### What the task asks
Exactly the line with "violet has a" and the lines that follow it, through the closing line of the entries, should be restated, with nothing left out or added.

### Records to process

□ □ □

## north
// boom_pro
module boom_pro(sw7,start,clk,led,seg,sw_input,row,seg_cat,btn6,buzzer,green,red);
    input sw7,start,clk,btn6;        
    input [6:0] sw_input;            
    output buzzer;                   
    output [7:0] row,red,green;      
    output [7:0] seg_cat;            
    output [7:0] seg;                
    output reg [6:0] led;            
    reg [1:0] ps_input_times;        
    reg success;                     
    reg [6:0] password;              
    reg [1:0] game_state;            
    reg [4:0] countdown_times;       
    reg [4:0] user_defined_cdtime;   
    reg btn6_before;                 
    wire [4:0] leave_times;          
    wire [1:0] music_state;          
    wire [1:0] countdown_state;      
    wire [6:0] changing_pw;          
    wire btn6_pulse;                 
    wire start_pulse;                
    always @(posedge clk) begin
        if (!sw7) begin
            btn6_before<=0;
            user_defined_cdtime<=0;
            ps_input_times<=0;
            led<=0;
            success<=0;
            game_state<=0;
            password<=0;
            countdown_times<=0;
            user_defined_cdtime<=0;
        end
        else begin
            if (game_state==0) begin
  ...
Settings: LEC_CHECK=0, ABC_AREA=0, CAP_MARGIN=20, CELL_PAD_IN_SITES_DETAIL_PLACEMENT=0, CELL_PAD_IN_SITES_GLOBAL_PLACEMENT=3, CORE_ASPECT_RATIO=1.48, CORE_MARGIN=2, CORE_UTILIZATION=59, CTS_CLUSTER_DIAMETER=55, CTS_CLUSTER_SIZE=20, GPL_TIMING_DRIVEN=1, HOLD_SLACK_MARGIN=0.19, MAX_ROUTING_LAYER=met4, MIN_ROUTING_LAYER=met2, SETUP_SLACK_MARGIN=-0.55, SLEW_MARGIN=20, TNS_END_PERCENT=100; clock period 7.94 ns.
run.sh (not shown) runs the stock make flow with config.mk's settings and CLKGATE_MAP_FILE=.
north | ERROR | global placement without I/O (3_1_place_gp_skip_io)
[inputs] south vs north
Settings: MIN_ROUTING_LAYER: met2 -> unset; CTS_CLUSTER_SIZE: 20 -> unset; HOLD_SLACK_MARGIN: 0.19 -> unset; GPL_TIMING_DRIVEN: 1 -> unset; CORE_ASPECT_RATIO: 1.48 -> unset; CORE_UTILIZATION: 59 -> 40; MAX_ROUTING_LAYER: met4 -> unset; CELL_PAD_IN_SITES_DETAIL_PLACEMENT: 0 -> unset; TNS_END_PERCENT: 100 -> unset; ABC_AREA: 0 -> unset; CELL_PAD_IN_SITES_GLOBAL_PLACEMENT: 3 -> unset; CTS_CLUSTER_DIAMETER: 55 -> unset; SETUP_SLACK_MARGIN: -0.55 -> unset; the clock period (ns, I/O delays scaled along): 7.94 -> 9.91.
Results
- south ran to completion and came out clean on the timing, design-rule and antenna checks.
- south: die width higher than north
- Diff south..north | average cell area after synthesis | unchanged
- Post-synthesis share of cell area spent on and-or and or-and gates: north vs south identical
- ~same overall die height in south and north
- north → south: standard cell core area increased about 50%; synthesized chip area reported by yosys has remained practically unchanged; synthesis-stage register bit count level.
- On post-synthesis async set-or-reset flop share, south and north are neck and neck.
- Going from north to south, the starting density of the core was found to have gone down by 19 points.
- Looking at total die size, south sits above north.
What east does differently from south at the input level:
Settings: an added CTS_CLUSTER_SIZE of 13; an added ABC_AREA of 1; an added SETUP_SLACK_MARGIN of -0.08; an added HOLD_SLACK_MARGIN of -0.1; a change of CORE_UTILIZATION from 40 to 72; an added PLACE_DENSITY_LB_ADDON of 0.2; a change of the clock period (ns, I/O delays scaled along) from 9.91 to 6.65.
### Flow results
Taking east as 1.0, south lands at 0.67 on wire length. To summarise east: no stage aborted, but the layout did not pass its checks, failing on negative setup slack. The flow did not stop early for south: all stages ran, and the layout cleared the timing, design-rule and antenna checks. Compared with south, east shows basic-gate share of the synthesized area counting and, or, nand and nor cells higher by 6.3 points. Going from south to east, source-to-sink clock delay at the later pin of the worst-skew pair climbed 0.05 ns, count of TritonRoute iterations in the first routing pass +12, signed area change from the synthesized netlist to the final layout rose by 7.8 points, total met2 wirelength after detailed routing has increased. Die area | east < south.
Inputs modified between east and west:
Settings: swapping 72 for 64 in CORE_UTILIZATION; clearing SETUP_SLACK_MARGIN, which used to be -0.08; swapping 13 for 96 in CTS_CLUSTER_SIZE; clearing HOLD_SLACK_MARGIN, which used to be -0.1; clearing PLACE_DENSITY_LB_ADDON, which used to be 0.2; swapping 6.65 for 8.05 in the clock period (ns, I/O delays scaled along).
Findings:
east → west: maximum frequency now sits higher, routing usage on met2 now sits lower, share of the cycle needed by the critical path after routing now sits lower, global-route usage now sits lower.
west reached the end of the flow, and the finished layout is clean on the timing, design-rule and antenna checks.
Diff east -> west | via count | decrease of 15%
Delta (west minus east): total of cells resized after clock tree synthesis -175.
For west, the highest metal layer with signal wires was met4, unlike east, where it was met5.
diff inputs: west => middle
Settings: CTS_CLUSTER_SIZE now 41, was 96; CORE_UTILIZATION now 72, was 64; PLACE_DENSITY now 0.65, previously not set; SETUP_SLACK_MARGIN now 1.0, previously not set; ABC_AREA no longer set, was 1; the clock period (ns, I/O delays scaled along) now 9.32, was 8.05.
Findings:
- Compared with west, middle shows count of fill cells added during filler insertion lower by 1217.
- Compared with west, middle shows a via count of the first global-routing pass that is 2244 lower.
- middle against west; cell area after placement is down by a few percent.
- Per the comparison of middle with west, total buffers and inverters traversed by the critical path decreased 2, area after synthesis decreased 930 um^2.
- adder cells as the largest combinational cell category by area was reported by middle, and simple AND/OR/NAND/NOR gates by west.

lagoon:
Starting RTL as in the previous note.
==> flow/design.v (excerpt) <==
module boom_pro(sw7,start,clk,led,seg,sw_input,row,seg_cat,btn6,buzzer,green,red);
    input sw7,start,clk,btn6;        
    input [6:0] sw_input;            
    output buzzer;                   
    output [7:0] row,red,green;      
    output [7:0] seg_cat;            
    output [7:0] seg;                
    output reg [6:0] led;            
    reg [1:0] ps_input_times;        
    reg success;                     
    reg [6:0] password;              
    reg [1:0] game_state;            
    reg [4:0] countdown_times;       
    reg [4:0] user_defined_cdtime;   
    reg btn6_before;                 
    wire [4:0] leave_times;          
    wire [1:0] music_state;          
    wire [1:0] countdown_state;      
    wire [6:0] changing_pw;          
    wire btn6_pulse;                 
    wire start_pulse;                
    always @(posedge clk) begin
        if (!sw7) begin
            btn6_before<=0;
            user_defined_cdtime<=0;
            ps_input_times<=0;
            led<=0;
            success<=0;
            game_state<=0;
            password<=0;
            countdown_times<=0;
            user_defined_cdtime<=0;
        end
        else begin
            if (game_state==0) begin
                if (start_pulse) begin
                    success<=0;
                    btn6_before<=0;
                    game_state<=1;
                    countdown_times<=5;
                    password<=changing_pw;
                end
                if (sw_input[6]==1) begin
                    if (sw_input[4:0]>30) begin
                        user_defined_cdtime<=30;
                    end
                    else begin
                        user_defined_cdtime<=sw_input[4:0];
                    end
                end
                else begin
                    user_defined_cdtime<=20;
                end
            end
            else if (game_state==1) begin
                led<=password;
                if (countdown_state==2&&leave_times==0) begin
                    countdown_times<=user_defined_cdtime;
                    game_state<=2;
                    led<=0;
                end
            end
            else if (game_state==2) begin
                led<=sw_input;
                if (ps_input_times<2) begin
                    if (btn6_pulse==1&&btn6_before==0) begin
  ...
Settings: LEC_CHECK=0, CAP_MARGIN=30, CORE_ASPECT_RATIO=0.56, CORE_MARGIN=6, CORE_UTILIZATION=69, GPL_ROUTABILITY_DRIVEN=0, GPL_TIMING_DRIVEN=0, MIN_ROUTING_LAYER=met2, SLEW_MARGIN=20, TNS_END_PERCENT=60; clock period 12.2 ns.
Seen in the log of lagoon: GRT-0116 during 5_1_grt, after which the run never completed.
[inputs] indigo vs lagoon
Settings: clearing TNS_END_PERCENT, which used to be 60; swapping 30 for 20 in CAP_MARGIN; clearing MIN_ROUTING_LAYER, which used to be met2; clearing GPL_ROUTABILITY_DRIVEN, which used to be 0; putting HOLD_SLACK_MARGIN at -0.1 where nothing was set; clearing CORE_ASPECT_RATIO, which used to be 0.56; clearing GPL_TIMING_DRIVEN, which used to be 0; putting SETUP_SLACK_MARGIN at -0.08 where nothing was set; swapping 6 for 2 in CORE_MARGIN; swapping 69 for 72 in CORE_UTILIZATION; swapping 12.2 for 6.65 in the clock period (ns, I/O delays scaled along).
Findings:
Final checks on indigo, whose flow otherwise completed, came back failing, citing negative setup slack.
Between lagoon and indigo, the sum of net half-perimeters after detailed placement is higher for lagoon.
Any difference in area figure in the yosys stat output between lagoon and indigo is small enough to ignore.
Comparing indigo against lagoon, there is no change at all in maximum clock insertion buffer count.
As of indigo, instance area at placement had risen by a few percent compared to lagoon.
indigo vs lagoon: post-cts repair resize count up in indigo
Between lagoon and indigo, the count of input and output buffers is lower for lagoon.
Number of buffers inserted by post-CTS setup repair (indigo over lagoon): increase, 2
Summary of indigo over lagoon: die area now smaller; number of hold-repair buffers added at the cts stage was more or less identical.

run A:
Starting RTL as in the previous note.
Settings: LEC_CHECK=0, ABC_AREA=0, CAP_MARGIN=20, CELL_PAD_IN_SITES_GLOBAL_PLACEMENT=3, CORE_ASPECT_RATIO=1.48, CORE_MARGIN=2, CORE_UTILIZATION=59, CTS_CLUSTER_DIAMETER=55, CTS_CLUSTER_SIZE=20, GPL_TIMING_DRIVEN=1, MAX_ROUTING_LAYER=met5, MIN_ROUTING_LAYER=met1, SLEW_MARGIN=20, TNS_END_PERCENT=100; clock period 7.94 ns.
Run A | ERROR | 3_1_place_gp_skip_io
The inputs of run B differ from those of run A as listed below.
# run A
export LEC_CHECK = 0
export ABC_AREA = 0
export CAP_MARGIN = 20
export CELL_PAD_IN_SITES_GLOBAL_PLACEMENT = 3
export CORE_ASPECT_RATIO = 1.48
export CORE_MARGIN = 2
export CORE_UTILIZATION = 59
export CTS_CLUSTER_DIAMETER = 55
export CTS_CLUSTER_SIZE = 20
export GPL_TIMING_DRIVEN = 1
export MAX_ROUTING_LAYER = met5
export MIN_ROUTING_LAYER = met1
export SLEW_MARGIN = 20
export TNS_END_PERCENT = 100
create_clock -name core_clock -period 7.94 [get_ports {clk}]
# run B
export LEC_CHECK = 0
export CAP_MARGIN = 20
export CORE_MARGIN = 2
export CORE_UTILIZATION = 9
export SLEW_MARGIN = 20
create_clock -name core_clock -period 23.5 [get_ports {clk}]
==> comparison <==
- Run B finished all stages; the layout is clean.
- Diff run A -> run B: starting utilization of the core area -50 points, number of enable-type register cells in the synthesized netlist ~0 delta, die size +540%.
Input changes introduced in run C (baseline for comparison: run B):
# run B
export LEC_CHECK = 0
export CAP_MARGIN = 20
export CORE_MARGIN = 2
export CORE_UTILIZATION = 9
export SLEW_MARGIN = 20
create_clock -name core_clock -period 23.5 [get_ports {clk}]
# run C
export LEC_CHECK = 0
export CAP_MARGIN = 20
export CORE_MARGIN = 2
export CORE_UTILIZATION = 40
export SLEW_MARGIN = 20
create_clock -name core_clock -period 9.41 [get_ports {clk}]
--- outcome ---
Starting utilization of the core area: higher on run C
Core occupancy in the finished layout in run C is 33 points higher than in run B
Run C vs. run B: wire length rose by 1.9%; clock tree cell share of total cell area rose by 1.1 points.
Cells: run C has fewer instances than run B
--- input diff run C..run D ---
# run C
export LEC_CHECK = 0
export CAP_MARGIN = 20
export CORE_MARGIN = 2
export CORE_UTILIZATION = 40
export SLEW_MARGIN = 20
create_clock -name core_clock -period 9.41 [get_ports {clk}]
# run D
export LEC_CHECK = 0
export ABC_AREA = 1
export CAP_MARGIN = 20
export CORE_MARGIN = 2
export CORE_UTILIZATION = 72
export CTS_CLUSTER_SIZE = 78
export HOLD_SLACK_MARGIN = -0.1
export PLACE_DENSITY_LB_ADDON = 0.2
export SETUP_SLACK_MARGIN = -0.08
export SLEW_MARGIN = 20
create_clock -name core_clock -period 6.65 [get_ports {clk}]
### Flow results
Combined area of all synthesized cells up 3.7% in run D wrt run C. Run D against run C; wire length per cell after detailed routing is up by more than a quarter. Across run C and run D, a clean result was obtained everywhere but in run D. Run D completed end to end; final checks failed (setup timing). Taking run C over run D, the inserted tap cell count ratio works out to 1.8. As of run D, instance count after placement with tap cells included had risen by more than 10% compared to run C. Note that the post-synthesis instance total recorded for run C amounts to 0.823 times the value seen in run D. Looking at instance count on the critical path, run D sits above run C. Against run C, run D comes in 3200 um^2 higher on post-route cell area.

Starting RTL as in the previous note.
Settings: LEC_CHECK=0, ABC_AREA=0, CAP_MARGIN=20, CELL_PAD_IN_SITES_GLOBAL_PLACEMENT=0, CORE_ASPECT_RATIO=1.48, CORE_MARGIN=2, CORE_UTILIZATION=65, CTS_CLUSTER_DIAMETER=51, CTS_CLUSTER_SIZE=73, GPL_ROUTABILITY_DRIVEN=0, GPL_TIMING_DRIVEN=1, MAX_ROUTING_LAYER=met5, MIN_ROUTING_LAYER=met1, PLACE_DENSITY_LB_ADDON=0.01, SETUP_SLACK_MARGIN=-0.51, SLEW_MARGIN=20, TNS_END_PERCENT=100; clock period 7.17 ns.
The baseline completed, yet does not pass: negative setup slack.
==> next run, changes <==
==> flow/config.mk (replaced) <==
export PLATFORM = sky130hd
export DESIGN_NAME = boom_pro
export DESIGN_NICKNAME = boom_pro
export VERILOG_FILES = /design/flow/design.v
export SDC_FILE = /design/flow/constraint.sdc
export NUM_CORES = 4
export LEC_CHECK = 0
export CAP_MARGIN = 20
export CORE_MARGIN = 2
export CORE_UTILIZATION = 45
export SLEW_MARGIN = 20
==> flow/constraint.sdc (replaced) <==
create_clock -name core_clock -period 9.91 [get_ports {clk}]
set_input_delay 1.9820 -clock core_clock [delete_from_list [all_inputs] [get_ports {clk}]]
set_output_delay 1.9820 -clock core_clock [all_outputs]
set_load 0.01 [all_outputs]
The changed run passed the timing, design-rule and antenna checks.
Setup slack improves by 1600 ps.
Die size is higher by 43%.
Via count shrinks by 4.2%.
Utilization went down by 25 points.
First-iteration DRC count is lower by 1.6%.
Clock-buffer cell count goes up by 19.
Cell count is higher by 3.2%.
==> next run, changes <==
--- a/flow/config.mk
+++ b/flow/config.mk
@@ -10 +10,2 @@
-export CORE_UTILIZATION = 45
+export CORE_UTILIZATION = 40
+export SETUP_SLACK_MARGIN = 0.1
Outcome: The new run passed the timing, design-rule and antenna checks. Synthesized cell count stays the same. Worst setup slack loses 63 ps. Hold slack improved by 3.1 ps. Final area goes up by 1.2%. Synthesized area is unchanged. Die area went up by 12%. Utilization goes down by 5.3 points.
==> next run, changes <==
--- a/flow/config.mk
+++ b/flow/config.mk
@@ -9,3 +9,3 @@
-export CORE_MARGIN = 2
-export CORE_UTILIZATION = 40
-export SETUP_SLACK_MARGIN = 0.1
+export CORE_MARGIN = 6
+export CORE_UTILIZATION = 69
+export GPL_TIMING_DRIVEN = 0
@@ -12,0 +13 @@
+export TNS_END_PERCENT = 60
==> flow/constraint.sdc (replaced) <==
create_clock -name core_clock -period 15.0 [get_ports {clk}]
set_input_delay 3.0000 -clock core_clock [delete_from_list [all_inputs] [get_ports {clk}]]
set_output_delay 3.0000 -clock core_clock [all_outputs]
set_load 0.01 [all_outputs]
=> Worst setup slack is better by 4400 ps. Final area falls by 0.77%. Global-route usage rises by 15 points. Register-to-register slack is better by 4400 ps. Via count rises by about 9%. Core utilization rises by 32 points. Sequential cell count does not change. Synthesized cell count stays the same.

## sierra
Starting RTL as in the previous note.
Settings: LEC_CHECK=0, ABC_AREA=0, CAP_MARGIN=30, CELL_PAD_IN_SITES_DETAIL_PLACEMENT=1, CORE_MARGIN=2, CORE_UTILIZATION=52, CTS_CLUSTER_DIAMETER=214, GPL_ROUTABILITY_DRIVEN=0, GPL_TIMING_DRIVEN=0, HOLD_SLACK_MARGIN=0.19, MIN_ROUTING_LAYER=met2, PLACE_DENSITY_LB_ADDON=0.3, SETUP_SLACK_MARGIN=4.15, SLEW_MARGIN=35, TNS_END_PERCENT=15; clock period 20.0 ns.
As the logs show, sierra stopped at global routing (5_1_grt) after a tool error, so it never reached the end of the flow.
#### Input delta (harbor over sierra)
# sierra
export LEC_CHECK = 0
export ABC_AREA = 0
export CAP_MARGIN = 30
export CELL_PAD_IN_SITES_DETAIL_PLACEMENT = 1
export CORE_MARGIN = 2
export CORE_UTILIZATION = 52
export CTS_CLUSTER_DIAMETER = 214
export GPL_ROUTABILITY_DRIVEN = 0
export GPL_TIMING_DRIVEN = 0
export HOLD_SLACK_MARGIN = 0.19
export MIN_ROUTING_LAYER = met2
export PLACE_DENSITY_LB_ADDON = 0.3
export SETUP_SLACK_MARGIN = 4.15
export SLEW_MARGIN = 35
export TNS_END_PERCENT = 15
create_clock -name core_clock -period 20.0 [get_ports {clk}]
# harbor
export LEC_CHECK = 0
export ABC_AREA = 0
export CAP_MARGIN = 30
export CELL_PAD_IN_SITES_DETAIL_PLACEMENT = 0
export CORE_MARGIN = 2
export CORE_UTILIZATION = 40
export CTS_CLUSTER_DIAMETER = 214
export GPL_TIMING_DRIVEN = 0
export HOLD_SLACK_MARGIN = 0.19
export MIN_ROUTING_LAYER = met2
export PLACE_DENSITY_LB_ADDON = 0.3
export SETUP_SLACK_MARGIN = 4.15
export SLEW_MARGIN = 20
export TNS_END_PERCENT = 15
create_clock -name core_clock -period 20.0 [get_ports {clk}]
[summary]
No stage failed in harbor, and the final checks on the layout all came back clean. From sierra to harbor, post-synthesis share of cell area spent on and, or, nand and nor gates did not move at all. When harbor is set beside sierra, its effective utilization at floorplan turns out to be 13 points smaller. Relative to sierra, the chip height measured on harbor has increased by more than 10%. Number of ports placed on the die boundary came out exactly the same in sierra and harbor.
#### Input delta (violet over harbor)
# harbor
export LEC_CHECK = 0
export ABC_AREA = 0
export CAP_MARGIN = 30
export CELL_PAD_IN_SITES_DETAIL_PLACEMENT = 0
export CORE_MARGIN = 2
export CORE_UTILIZATION = 40
export CTS_CLUSTER_DIAMETER = 214
export GPL_TIMING_DRIVEN = 0
export HOLD_SLACK_MARGIN = 0.19
export MIN_ROUTING_LAYER = met2
export PLACE_DENSITY_LB_ADDON = 0.3
export SETUP_SLACK_MARGIN = 4.15
export SLEW_MARGIN = 20
export TNS_END_PERCENT = 15
create_clock -name core_clock -period 20.0 [get_ports {clk}]
# violet
export LEC_CHECK = 0
export CAP_MARGIN = 20
export CORE_MARGIN = 2
export CORE_UTILIZATION = 64
export SLEW_MARGIN = 20
create_clock -name core_clock -period 9.32 [get_ports {clk}]
The lower worst path setup slack after routing came out of violet.
Compared with harbor, in violet total track usage shows a reduction of 2.8 points; area overhead of the layout relative to synthesis decreased 3.5 points.
Edits applied to the flow inputs when going from violet to yarrow:
# violet
export LEC_CHECK = 0
export CAP_MARGIN = 20
export CORE_MARGIN = 2
export CORE_UTILIZATION = 64
export SLEW_MARGIN = 20
create_clock -name core_clock -period 9.32 [get_ports {clk}]
# yarrow
export LEC_CHECK = 0
export CAP_MARGIN = 20
export CORE_MARGIN = 2
export CORE_UTILIZATION = 72
export CTS_CLUSTER_SIZE = 41
export SETUP_SLACK_MARGIN = 1.2
export SLEW_MARGIN = 20
create_clock -name core_clock -period 9.32 [get_ports {clk}]
--- outcome ---
Final cell area: yarrow above violet
Per the comparison of yarrow with violet, core box area shows a reduction of 11%; final critical-path setup slack shows an increase of 0.35 ns; number of ordinary and repair buffers in the finished layout shows an increase of 54.
violet has a higher fill cell instance count of the final layout than yarrow.
The higher die area came out of violet.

□ □ □

### Solution for this problem
violet has a higher fill cell instance count of the final layout than yarrow.
The higher die area came out of violet.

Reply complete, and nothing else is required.